WHAT YOU ARE ASKED TO DO =>
Look through the data below for the line with "export IMPL_die_w_um=147" and the line with "edfxtp_1 42, ha_1", then output those two and all lines in between, exactly as written.

EXERCISE INPUT =>

Background: an optimization exercise with open tools, aiming at small area, a short achievable clock period and few clock cycles per item. Do not read the settings as production practice.
Only simulation tests tie the RTL to the original design; equivalence was not proved.
Power and IR drop assume default switching activity.

<file path="flow/config.mk">
export PLATFORM = sky130hd
export DESIGN_NAME = damask_ga
export DESIGN_NICKNAME = damask_ga
export VERILOG_FILES = /design/flow/design.v
export SDC_FILE = /design/flow/constraint.sdc
export NUM_CORES = 4
export LEC_CHECK = 0
export CAP_MARGIN = 20
export CORE_MARGIN = 2
export CORE_UTILIZATION = 50
export CTS_CLUSTER_DIAMETER = 60
export CTS_CLUSTER_SIZE = 12
export SLEW_MARGIN = 20
</file>
<file path="flow/constraint.sdc">
create_clock -name core_clock -period 12.0 [get_ports {clk}]
set_input_delay 2.4000 -clock core_clock [delete_from_list [all_inputs] [get_ports {clk}]]
set_output_delay 2.4000 -clock core_clock [all_outputs]
set_load 0.01 [all_outputs]
</file>
<file path="flow/design.v">
module damask_ga (
    input  wire        clk,
    input  wire        rst,         
    input  wire        start,       
    input  wire [47:0] acc,         
    input  wire [7:0]  dks,         
    input  wire [3:0]  cls,         
    input  wire [15:0] age_gmax,    
    input  wire        age_en,      
    output reg         dec_rd,      
    output reg  [3:0]  dec_cls,     
    output reg  [5:0]  dec_idx,     
    input  wire [15:0] dec_data,    
    output reg         done,        
    output reg  [15:0] ga,          
    output reg         age_cap      
);
    localparam I_IDLE = 0, I_STR = 1, I_INT = 2, I_FAR = 3, I_DIV = 4, I_CAP = 5;
    reg [5:0]  st;
    reg [4:0]  c;        
    reg [1:0]  pa;       
    reg        pz;       
    reg [7:0]  dk;       
    reg [7:0]  R;        
    reg [17:0] W;        
    reg        odd;      
    reg [16:0] L;        
    reg [15:0] X;        
    reg [15:0] dd;       
    reg        eq;       
    reg        stop_d;   
    reg [7:0]  Bsel;     
    reg [6:0]  nzr;      
    reg [1:0]  fbr;      
    reg f_lin, f_int, f_c16, f_c14, f_c10, f_c18, f_late, f_c26;
    reg f_int1, f_int3, f_int10, f_far2, f_div0, f_last, g;
    wire in_idle = st[I_IDLE];
    wire in_str  = st[I_STR];
    wire in_int  = st[I_INT];
    wire in_far  = st[I_FAR];
    wire in_div  = st[I_DIV];
    wire in_cap  = st[I_CAP];
    wire [55:0] accx = {7'd0, acc, 1'b0};               
    wire [6:0]  nzb;                                     
    genvar gi;
    generate for (gi = 0; gi < 7; gi = gi + 1) begin : NZ
        assign nzb[gi] = |accx[8*gi +: 8];
    end endgenerate
    wire [7:0]  Bs   = Bsel >> {c[1:0], 1'b0};
    wire [6:0]  nzab = nzr >> c[4:2];                    
    wire        abv  = |nzab[6:1];
    wire        pz_n = in_idle ? ~(|acc & |dks)
                               : (~(|Bs | abv) | (dk == 8'd0));
    wire [1:0]  pa_n = in_idle ? {acc[0], 1'b0} : Bs[1:0];
    wire far_early = (|acc[47:42] & dks[7])
                   | (|acc[47:43] & |dks[7:6])
                   | (|acc[47:44] & |dks[7:5])
                   | (|acc[47:45] & |dks[7:4])
                   | (|acc[47:46] & |dks[7:3])
                   | ( acc[47]    & |dks[7:2]);
    wire [9:0] sumR = {2'b0, R} + (pa[0] ? {2'b0, dk} : 10'd0)
                                + (pa[1] ? {1'b0, dk, 1'b0} : 10'd0);
    wire       stop  = pz & (R == 8'd0);       
    wire       odd_n = W[17];
    wire [1:0] m2    = odd_n ? W[16:15] : W[15:14];
    wire [2:0] cj    = c[2:0] - 3'd3;            
    wire [5:0] j     = {cj, odd_n, m2};
    wire lin_now  = in_str & f_c18 & stop;
    wire str_late = in_str & f_late;
    wire str_far  = str_late & (stop ? (j == 6'd63) : f_c26);
    wire str_int  = str_late & stop & (j != 6'd63);
    wire tail     = in_str & f_c16 & stop_d;
    wire odd_n2   = in_str ? odd_n : odd;
    wire [1:0] fb = fbr;
    wire [15:0] s0 = fb[0] ? dd : X;
    wire [15:0] s1 = fb[1] ? dd : X;
    wire [18:0] sumL = {2'b0, L} + {3'b0, s0} + {2'b0, s1, 1'b0};
    wire [16:0] Lstep = sumL[18:2];
    wire signed [15:0] u  = {~L[15], L[14:0]};
    wire signed [15:0] u8 = u >>> 8;
    wire signed [15:0] u4 = u >>> 4;
    wire [16:0] Ltail = f_c10 ? {1'b0, L[15], {15{~L[15]}}}
                      : f_c14 ? {1'b0, ~u8[15], u8[14:0]}
                              : {1'b0, ~u4[15], u4[14:0]};
    wire [16:0] Lload = in_idle ? 17'd32768
                      : f_int3  ? {1'b0, dd} + 17'd8192
                      : f_far2  ? {1'b0, dec_data}
                      : L;
    wire [16:0] Lnext = tail ? Ltail : (f_lin | f_int) ? Lstep : Lload;
    wire [16:0] V    = L;
    wire [16:0] x1   = {X, ga[15]};
    wire [17:0] d1   = {1'b0, x1} - {1'b0, V};
    wire        q1   = ~d1[17];
    wire [15:0] r1   = q1 ? d1[15:0] : x1[15:0];
    wire        sat  = f_div0 & (V <= 17'd8192);
    wire        gt   = eq & q1 & ~g;
    wire        eq2  = eq & (q1 == g);
    wire        xit  = in_div & (sat | gt);
    reg [5:0] st_n;
    reg [4:0] c_n;
    always @(*) begin
        st_n = st;
        c_n  = c + 5'd1;
        if (rst) begin
            st_n = 6'd1 << I_IDLE;
            c_n  = 5'd0;
        end else begin
            if (in_idle) begin
                c_n = 5'd1;
                if (start & age_en)
                    st_n = far_early ? (6'd1 << I_FAR) : (6'd1 << I_STR);
            end
            if (in_str) begin
                if (str_far)      begin st_n = 6'd1 << I_FAR; c_n = 5'd1; end
                else if (str_int) begin st_n = 6'd1 << I_INT; c_n = 5'd1; end
                else if (lin_now) begin st_n = 6'd1 << I_DIV; c_n = 5'd0; end
                else if (tail)    c_n = c + (f_c10 ? 5'd8 : f_c14 ? 5'd4 : 5'd2);
            end
            if (in_int & f_int10) begin st_n = 6'd1 << I_DIV; c_n = 5'd0; end
            if (in_far & f_far2)  begin st_n = 6'd1 << I_DIV; c_n = 5'd0; end
            if (in_div & (xit | (f_last & ~eq2))) st_n = 6'd1 << I_IDLE;
            if (in_div & f_last & eq2 & ~xit)      st_n = 6'd1 << I_CAP;
            if (in_cap)                            st_n = 6'd1 << I_IDLE;
        end
    end
    wire n_str = ~rst & ((in_idle & start & age_en & ~far_early)
               | (in_str & ~str_far & ~str_int & ~lin_now));
    wire n_int = ~rst & ((in_str & str_int) | (in_int & ~f_int10));
    wire n_far = ~rst & ((in_idle & start & age_en & far_early)
               | (in_str & str_far) | (in_far & ~f_far2));
    wire n_div = ~rst & ((in_str & lin_now) | (in_int & f_int10)
               | (in_far & f_far2) | (in_div & ~f_last));
    always @(posedge clk) begin
        st <= st_n;
        c  <= c_n;
        f_lin   <= n_str & (c_n >= 5'd6) & (c_n <= 5'd18);
        f_int   <= n_int & (c_n >= 5'd4);
        f_c16   <= n_str & (c_n <= 5'd16);
        f_c14   <= (c_n <= 5'd14);
        f_c10   <= (c_n <= 5'd10);
        f_c18   <= n_str & (c_n == 5'd18);
        f_late  <= n_str & (c_n >= 5'd19);
        f_c26   <= (c_n == 5'd26);
        f_int1  <= n_int & (c_n == 5'd1);
        f_int3  <= n_int & (c_n == 5'd3);
        f_int10 <= n_int & (c_n == 5'd10);
        f_far2  <= n_far & (c_n == 5'd2);
        f_div0  <= n_div & (c_n == 5'd0);
        f_last  <= n_div & (c_n == 5'd15);
        g       <= age_gmax[4'd15 - c_n[3:0]];
        done    <= 1'b0;
        dec_rd  <= ~rst;
        dec_cls <= cls;
        dd      <= dec_data;
        dk      <= dks;
        pa      <= pa_n;
        pz      <= pz_n;
        Bsel    <= (c_n[4:2] < 3'd7) ? accx[8*c_n[4:2] +: 8] : 8'd0;
        nzr     <= nzb;
        if (n_int & (c_n == 5'd4))
            fbr <= odd_n2 ? W[2:1] : W[1:0];
        else if (n_int)
            fbr <= odd_n2 ? W[4:3] : W[3:2];
        else
            fbr <= sumR[1:0];
        R       <= in_str ? sumR[9:2] : 8'd128;
        L       <= Lnext;
        stop_d  <= stop & in_str;
        eq      <= in_div ? eq2 : 1'b1;
        if ((in_str & ~(str_late & stop)) | f_int)
            W <= {sumR[1:0], W[17:2]};
        if (in_str & str_int)
            odd <= odd_n;
        if (in_idle)
            X <= 16'd32768;
        else if (in_div)
            X <= r1;
        else if (f_c18 | in_far | f_int10)
            X <= 16'd8192;
        else if (f_int3)
            X <= dd;
        if (in_div)
            ga <= (gt | sat) ? age_gmax
                : f_div0 ? {L[15:1], q1} : {ga[14:0], q1};
        else if (in_cap)
            ga <= age_gmax;
        else
            ga <= 16'd16384;
        if (in_div & (sat | gt))
            age_cap <= 1'b1;
        else if (in_cap)
            age_cap <= ({X, 1'b0} > V);
        else
            age_cap <= 1'b0;
        if (in_idle)
            dec_idx <= (start & far_early) ? 6'd63 : 6'd0;
        else if (in_str)
            dec_idx <= str_far ? 6'd63 : str_int ? j : 6'd0;
        else if (f_int1)
            dec_idx <= dec_idx + 6'd1;
        if (rst)
            done <= 1'b0;
        else
            done <= (in_idle & start & ~age_en) | xit
                  | (in_div & f_last & ~eq2) | in_cap;
    end
endmodule
</file>
<file path="flow/flow/run.sh">
#!/bin/bash
# Standard layout with two changes to how it is made (the clock and the
# constraints are unchanged):
#  - the timing repair steps aim for more setup slack than the period needs;
#  - the port buffers are plain buffers instead of the delay cells that
#    buffer_ports picks by default.
set -euo pipefail
export SETUP_SLACK_MARGIN=${MARGIN:-8.5}
export BUFFER_PORTS_ARGS="-buffer_cell sky130_fd_sc_hd__buf_2"
bash standard.sh > standard.log 2>&1
</file>
<file path="flow/standard.sh">
#!/bin/bash
# synth_recipe.tcl (not shown) runs the flow's synth.tcl, then flattens the netlist and writes it again
# the make line also repeats each setting of config.mk as NAME=value (left out here)
make -C /OpenROAD-flow-scripts/flow DESIGN_CONFIG=/design/flow/config.mk WORK_HOME=/design/flow/orfs CLKGATE_MAP_FILE= SYNTH_SCRIPT=/design/flow/synth_recipe.tcl "${@:-finish}"
</file>
==> impl_metrics.env, run 1 <==
export IMPL_p_comb_frac=0.411
export IMPL_io_pins=125
export IMPL_netlist_instances=1130
export IMPL_clockBufferDepth=2
export IMPL_drv_cap=0
export IMPL_p_total_mw=2.07
export IMPL_p_int_mw=1.28
export IMPL_clock_fmax_ghz=0.272
export IMPL_clkTransAtPathRegs_ps=70
export IMPL_synth_area_top_cells="dfxtp_1, edfxtp_1, ha_1"
export IMPL_wl_um=30000
export IMPL_grt_max_degree=33
export IMPL_synth_most_common_cell="dfxtp_1"
export IMPL_switchingPower_mw=0.788
export IMPL_first_global_vias=8828
export IMPL_grt_pass1_wl_um=47800
export IMPL_syn_area_mm2=0.0103
export IMPL_cp_end_kind="register"
export IMPL_hold_class="reg2reg"
export IMPL_crit_buf_inv=3
export IMPL_grt_busiest_layer="met1"
export IMPL_tightest_slew_ps=1080
export IMPL_hold_violations=0
export IMPL_antenna_found_initial=2
export IMPL_peakVddDrop_v=0.000100
export IMPL_num_rows=52
export IMPL_yosysTopAreaCell="dfxtp_1"
export IMPL_clkPwrFrac=0.247
export IMPL_dieHeight_um=147
export IMPL_p_leak_nw=5.14
export IMPL_rsz0062_at_grt="yes"
export IMPL_use_met1=0.422
export IMPL_avgViaCountPerCell=5.95
export IMPL_drtAntennaViolNets=0
export IMPL_postCtsHoldBufs=0
export IMPL_diodes=0
export IMPL_wire_per_inst_um=19.4
export IMPL_stdcell_count=1546
export IMPL_initial_core_util=0.508
export IMPL_area_growth_pct=20.7
export IMPL_grt_util_met2=0.413
export IMPL_max_slew_margin=0.280
export IMPL_slowest_delay_ps=470
export IMPL_grt_overflow=0
export IMPL_core_area_mm2=0.0202
export IMPL_async_reset_ff_frac=0
export IMPL_cts_tree="yes"
export IMPL_cts_buffers=17
export IMPL_dp_hpwl_um=22200
export IMPL_cts_sinks=160
export IMPL_critPathKind="reg2reg"
export IMPL_grt_usage=0.280
export IMPL_crit_path_cell_trace="buf_4 -> buf_4 -> mux2_2 -> fa_1 -> ha_1 -> nor2b_1 -> a41o_1 -> o41a_1 -> buf_4 -> a21oi_2 -> nor4b_2 -> o31a_1"
export IMPL_critPathSlowestCell="fa_1"
export IMPL_nets=1433
export IMPL_gp_routability_congestion=0.855
export IMPL_synth_common_cells="dfxtp_1, nor2_1, nand2_1"
export IMPL_ys_seq_elements=160
export IMPL_drtIter0Drc=802
export IMPL_drive_gt1_frac=0.256
export IMPL_ys_warn_count=1
export IMPL_cts_root_buf="clkbuf_16"
export IMPL_drc=0
export IMPL_die_area_mm2=0.0217
export IMPL_critical_path_most_common_cell="buf_4"
export IMPL_setup_violations=0
export IMPL_postPlaceCellArea_mm2=0.0112
export IMPL_final_max_slew_violation_count=0
export IMPL_fin_tns_setup_ps=0
export IMPL_synthesis_nets=1300
export IMPL_min_period_ps=3670
export IMPL_synth_seq_area_share=0.352
export IMPL_status="finished clean"
export IMPL_firstDrtPassIters=8
export IMPL_synth_top_area_share=0.230
export IMPL_seqPwrFrac=0.342
export IMPL_path_delay_family="compound AO/OA/AOI/OAI gates"
export IMPL_finish_instance_area_mm2=0.0124
export IMPL_clk_latency_ps=440
export IMPL_timing_final_crit_share=0.306
export IMPL_postSynthAreaPerCell_um2=9.10
export IMPL_dp_cells=1479
export IMPL_power_density_mw_per_mm2=167
export IMPL_finalClockSkew_ps=16.8
export IMPL_critPathLaunchType="register"
export IMPL_cp_required_ps=12190
export IMPL_die_w_um=147
export IMPL_synth_flop_cell="dfxtp_1"
export IMPL_via_count=9204
export IMPL_cp_max_fo=8
export IMPL_synth_edf_count=42
export IMPL_crit_arrival_ps=3860
export IMPL_synth_distinct_cells=80
export IMPL_port_buffers=124
export IMPL_switching_share=0.380
export IMPL_htreeDepth=4
export IMPL_met3_usage=0.0645
-- cells by family (layout without fill, tap and decap cells) --
kind of cell | Yosys count | in the layout | synth area share
AND/OR/NAND/NOR | 338 | 338 | 0.163
AO/OA/AOI/OAI | 297 | 298 | 0.188
flip-flops | 160 | 160 | 0.352
buffers and inverters | 121 | 266 | 0.0472
multiplexers | 103 | 103 | 0.109
adder cells (fa/ha/maj) | 74 | 74 | 0.109
XOR/XNOR | 37 | 37 | 0.0315
-- through the flow --
step | utilization | setup slack (ps) | hold WS, ps
floorplan | - | 8220 | 400
global placement | 0.553 | 7650 | 402
detailed placement | 0.553 | 7590 | 408
CTS | 0.597 | 8410 | 426
global route | 0.614 | 8260 | 437
finish | 0.614 | 8330 | 422
-- metal layers --
| metal | part of all wire | wire length (um) |
|---|---|---|
| met2 | 0.42 | 12600 |
| met1 | 0.48 | 14500 |
| met5 | 0.00043 | 13 |
| met3 | 0.081 | 2440 |
| met4 | 0.014 | 433 |
-- cell usage in the layout (no fill, tap or decap), types with 13 or more instances in the layout --
cell and n:
buf_2 119, dfxtp_1 113, nor2_1 91, nand2_1 78, a21oi_1 66, inv_1 63, o21ai_0 62, mux2i_1 48
edfxtp_1 42, ha_1 42, mux2_2 40, buf_4 36, nand3_1 32, a221oi_1 26, fa_1 25, xnor2_1 23
a211oi_1 22, nor3_1 21, nor4_1 19, clkbuf_16 18, xor2_1 14, a21o_1 13
-- sequential cells by signal (all words and copies together), names as in the netlist, 4 cells and up --
name     count
dec_cls      4
W           18
L           17
dd          16
c            5
X           16
R            8
nzr          6
ga          16
dk           8
Bsel         8
st           6
dec_idx      6
-- worst paths after layout --
path | cells after the start | start | slack [ps] | endpoint
worst max-delay path | 12 | fbr[0]$_DFF_P_ | 8330 | L[13]$_DFFE_PP_
worst max register to register | 12 | fbr[0]$_DFF_P_ | 8330 | L[13]$_DFFE_PP_
worst min register to register | 0 | W[8]$_DFFE_PP_ | 420 | W[6]$_DFFE_PP_
worst min-delay path | 0 | W[8]$_DFFE_PP_ | 420 | W[6]$_DFFE_PP_
-- timing repair --
| action | 4_1_cts | 5_1_grt |
|---|---|---|
| gates cloned | 0 | 2 |
| setup endpoints to repair | 62 | 61 |
| resized for setup | 46 | 49 |
| pin swaps | 34 | 34 |
| setup buffers | 20 | 13 |
| endpoints found under the hold margin | 0 | 0 |
-- cell type report --
type                       instances  area (um2)
clock buffer                      20         437
clock inverter                    12         103
fill                            1733        7820
inverter                          67         264
multi-input combinational        850        6590
sequential                       160        3640
tap                              270         338
timing repair buffer             167        1050
-- power by group through the flow --
| stage | combinational, mW | sequential [mW] | clock (mW) |
|---|---|---|---|
| final | 0.852 | 0.708 | 0.513 |
| after floorplan | 0.579 | 0.673 | 0 |
| after global placement | 0.714 | 0.721 | 0 |
| after detailed placement | 0.719 | 0.721 | 0 |
| after global routing | 0.943 | 0.717 | 0.545 |
| after CTS | 0.795 | 0.705 | 0.519 |
Testbench counts, summed over its fixed seeds: cycles 499,723, lamps 16,000.
==> run 2, diff against run 1 <==
--- a/flow/config.mk
+++ b/flow/config.mk
@@ -5,9 +5,10 @@
 export SDC_FILE = /design/flow/constraint.sdc
 export NUM_CORES = 4
 export LEC_CHECK = 0
+export ABC_AREA = 1
 export CAP_MARGIN = 20
 export CORE_MARGIN = 2
-export CORE_UTILIZATION = 50
+export CORE_UTILIZATION = 40
 export CTS_CLUSTER_DIAMETER = 60
 export CTS_CLUSTER_SIZE = 12
 export SLEW_MARGIN = 20
==> impl_metrics.env, run 2 <==
export IMPL_cts_root_buf="clkbuf_16"
export IMPL_synth_area_top_cells="dfxtp_1, nand2_1, edfxtp_1"
export IMPL_antenna_found_initial=0
export IMPL_cts_buffers=17
export IMPL_wire_per_inst_um=17.0
export IMPL_critPathKind="in2reg"
export IMPL_final_cell_mix="nand2_1, inv_1, o21ai_0"
export IMPL_async_reset_ff_frac=0
export IMPL_pre_cts_ws_ps=7600
export IMPL_status="finished clean"
export IMPL_path_delay_family="simple AND/OR/NAND/NOR gates"
export IMPL_grt_usage=0.238
export IMPL_gp_routability_congestion=0.927
export IMPL_nets=1784
export IMPL_min_path_cells=0
export IMPL_finalClockSkew_ps=9.60
export IMPL_port_buffers=124
export IMPL_num_rows=59
export IMPL_setup_ws_ps=8520
export IMPL_syn_area_mm2=0.0106
export IMPL_synthesis_nets=1660
export IMPL_top_register="W"
export IMPL_cts_sinks=160
export IMPL_power_density_mw_per_mm2=114
export IMPL_final_common_cell="nand2_1"
export IMPL_crit_arrival_ps=3840
export IMPL_clockBufferDepth=2
export IMPL_postCtsHoldBufs=0
export IMPL_cp_end_kind="register"
export IMPL_grt_overflow=0
export IMPL_crit_path_cell_trace="buf_2 -> nor2_1 -> nand2_1 -> nor3_2 -> nand2_1 -> a21oi_2 -> o2111ai_4 -> nor2_2 -> o21ai_2 -> inv_1 -> nand2_1 -> a21oi_1"
export IMPL_synth_distinct_cells=51
export IMPL_wl_um=33400
export IMPL_die_w_um=167
export IMPL_area_growth_pct=17.9
export IMPL_rsz0062_at_grt="yes"
export IMPL_critPathLaunchType="input port"
export IMPL_tightest_slew_ps=1100
export IMPL_p_leak_nw=5.92
export IMPL_hold_violations=0
export IMPL_cp_max_fo=3
export IMPL_rr_worst_depth=21
export IMPL_dieHeight_um=167
export IMPL_drive_gt1_frac=0.153
export IMPL_ys_warn_count=1
export IMPL_clk_latency_ps=440
export IMPL_htreeDepth=4
export IMPL_die_area_mm2=0.0277
export IMPL_drtIter0Drc=837
export IMPL_fillers=2657
export IMPL_synth_flop_cell="dfxtp_1"
export IMPL_clkTransAtPathRegs_ps=70
export IMPL_max_slew_margin=0.261
export IMPL_diodes=0
export IMPL_core_area_mm2=0.0260
export IMPL_grt_pass1_wl_um=53100
export IMPL_synth_top_area_share=0.224
export IMPL_initial_core_util=0.407
export IMPL_avgViaCountPerCell=5.41
export IMPL_synth_common_cells="nand2_1, inv_1, o21ai_0"
export IMPL_path_depth=12
export IMPL_dp_hpwl_um=25300
export IMPL_p_total_mw=1.43
export IMPL_cp_required_ps=12360
export IMPL_via_count=10610
export IMPL_ys_seq_elements=160
export IMPL_fin_tns_setup_ps=0
export IMPL_cts_tree="yes"
export IMPL_critical_path_most_common_cell="nand2_1"
export IMPL_setup_violations=0
export IMPL_drv_cap=0
export IMPL_clock_fmax_ghz=0.287
export IMPL_crit_buf_inv=2
export IMPL_drtAntennaViolNets=0
export IMPL_yosysTopAreaCell="dfxtp_1"
export IMPL_hold_class="reg2reg"
export IMPL_drc=0
export IMPL_postSynthAreaPerCell_um2=7.09
export IMPL_min_period_ps=3480
export IMPL_final_max_slew_violation_count=0
export IMPL_peakVddDrop_v=0.000102
export IMPL_io_pins=125
export IMPL_critPathSlowestCell="o2111ai_4"
export IMPL_firstDrtPassIters=5
export IMPL_largest_reg_flops=18
export IMPL_first_global_vias=10071
export IMPL_slowest_delay_ps=180
export IMPL_synth_seq_area_share=0.343
export IMPL_synth_edf_count=42
export IMPL_reg_top3="W: 18 flops, L: 17 flops"
export IMPL_synth_most_common_cell="nand2_1"
export IMPL_timing_final_crit_share=0.290
export IMPL_grt_max_degree=33
export IMPL_netlist_instances=1490
## run 2: cell types whose count changed after synthesis, moves of 43 or more
cell,delta
nand2_1,+347
inv_1,+100
o21ai_0,+83
mux2_2,-45
nand3_1,+44
mux2i_1,-43
## run 2: cells by family (layout without fill, tap and decap cells)
logic type	count (synthesis)	after routing	synth area share
AOI/OAI and AO/OA	333	333	0.176
xor gates and xnor gates	10	10	0.00829
adders and majority gates	74	74	0.106
buffers and inverters	224	361	0.0817
DFF	160	160	0.343
muxes	5	5	0.00474
and+or+nand+nor	684	684	0.281
## run 2: per-layer routing
metal / share of wire / global-route usage / wire length (um) / up-vias
met2: 0.46 / 0.390 / 15400 / 415
met4: 0.023 / 0.0731 / 761 / 0
met5: 0 / 0 / 0 / -
met3: 0.063 / 0.0392 / 2110 / 55
li1: - / - / - / 5244
met1: 0.45 / 0.322 / 15200 / 4896
## run 2: worst reg2reg max path: stages (launching register included)
cell and delay (ps):
dfxtp_4 360, buf_12 150, nand2_1 70, o21ai_1 70, fa_1 500, inv_2 50, nor4_4 300, inv_2 90
fa_2 360, inv_2 70, a21oi_2 40, nor2_1 100, nor2_1 70, o21a_2 250, o21ai_4 220, nand3_2 100
nand2_1 70, nand2_1 50, nand3_1 60, nand2_1 60, nand2_1 50, nand2_1 60
## run 2: worst paths after layout
| path | end | from | slack [ps] |
|---|---|---|---|
| min reg2reg | W[5]$_DFFE_PP_ | W[7]$_DFFE_PP_ | 420 |
| min | W[5]$_DFFE_PP_ | W[7]$_DFFE_PP_ | 420 |
| max reg2reg | L[9]$_DFFE_PP_ | fbr[1]$_DFF_P_ | 8600 |
| max | f_lin$_DFF_P_ | acc[46] | 8520 |
## run 2: area by class of cell
type,count,area [um2],area share
Multi-Input combinational cell,1106,6240,0.501
Clock inverter,15,145,0.0116
Sequential cell,160,3630,0.291
Inverter,176,664,0.0533
Clock buffer,17,425,0.0341
Timing Repair Buffer,153,938,0.0753
Tap cell,335,419,0.0336
## run 2: power by group
part	switching, mW	internal, mW	total [mW]
sequential	0.0241	0.578	0.602
clock	0.265	0.276	0.542
combinational	0.179	0.103	0.282
total	0.468	0.957	1.43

YOUR SOLUTION =>
export IMPL_die_w_um=147
export IMPL_synth_flop_cell="dfxtp_1"
export IMPL_via_count=9204
export IMPL_cp_max_fo=8
export IMPL_synth_edf_count=42
export IMPL_crit_arrival_ps=3860
export IMPL_synth_distinct_cells=80
export IMPL_port_buffers=124
export IMPL_switching_share=0.380
export IMPL_htreeDepth=4
export IMPL_met3_usage=0.0645
-- cells by family (layout without fill, tap and decap cells) --
kind of cell | Yosys count | in the layout | synth area share
AND/OR/NAND/NOR | 338 | 338 | 0.163
AO/OA/AOI/OAI | 297 | 298 | 0.188
flip-flops | 160 | 160 | 0.352
buffers and inverters | 121 | 266 | 0.0472
multiplexers | 103 | 103 | 0.109
adder cells (fa/ha/maj) | 74 | 74 | 0.109
XOR/XNOR | 37 | 37 | 0.0315
-- through the flow --
step | utilization | setup slack (ps) | hold WS, ps
floorplan | - | 8220 | 400
global placement | 0.553 | 7650 | 402
detailed placement | 0.553 | 7590 | 408
CTS | 0.597 | 8410 | 426
global route | 0.614 | 8260 | 437
finish | 0.614 | 8330 | 422
-- metal layers --
| metal | part of all wire | wire length (um) |
|---|---|---|
| met2 | 0.42 | 12600 |
| met1 | 0.48 | 14500 |
| met5 | 0.00043 | 13 |
| met3 | 0.081 | 2440 |
| met4 | 0.014 | 433 |
-- cell usage in the layout (no fill, tap or decap), types with 13 or more instances in the layout --
cell and n:
buf_2 119, dfxtp_1 113, nor2_1 91, nand2_1 78, a21oi_1 66, inv_1 63, o21ai_0 62, mux2i_1 48
edfxtp_1 42, ha_1 42, mux2_2 40, buf_4 36, nand3_1 32, a221oi_1 26, fa_1 25, xnor2_1 23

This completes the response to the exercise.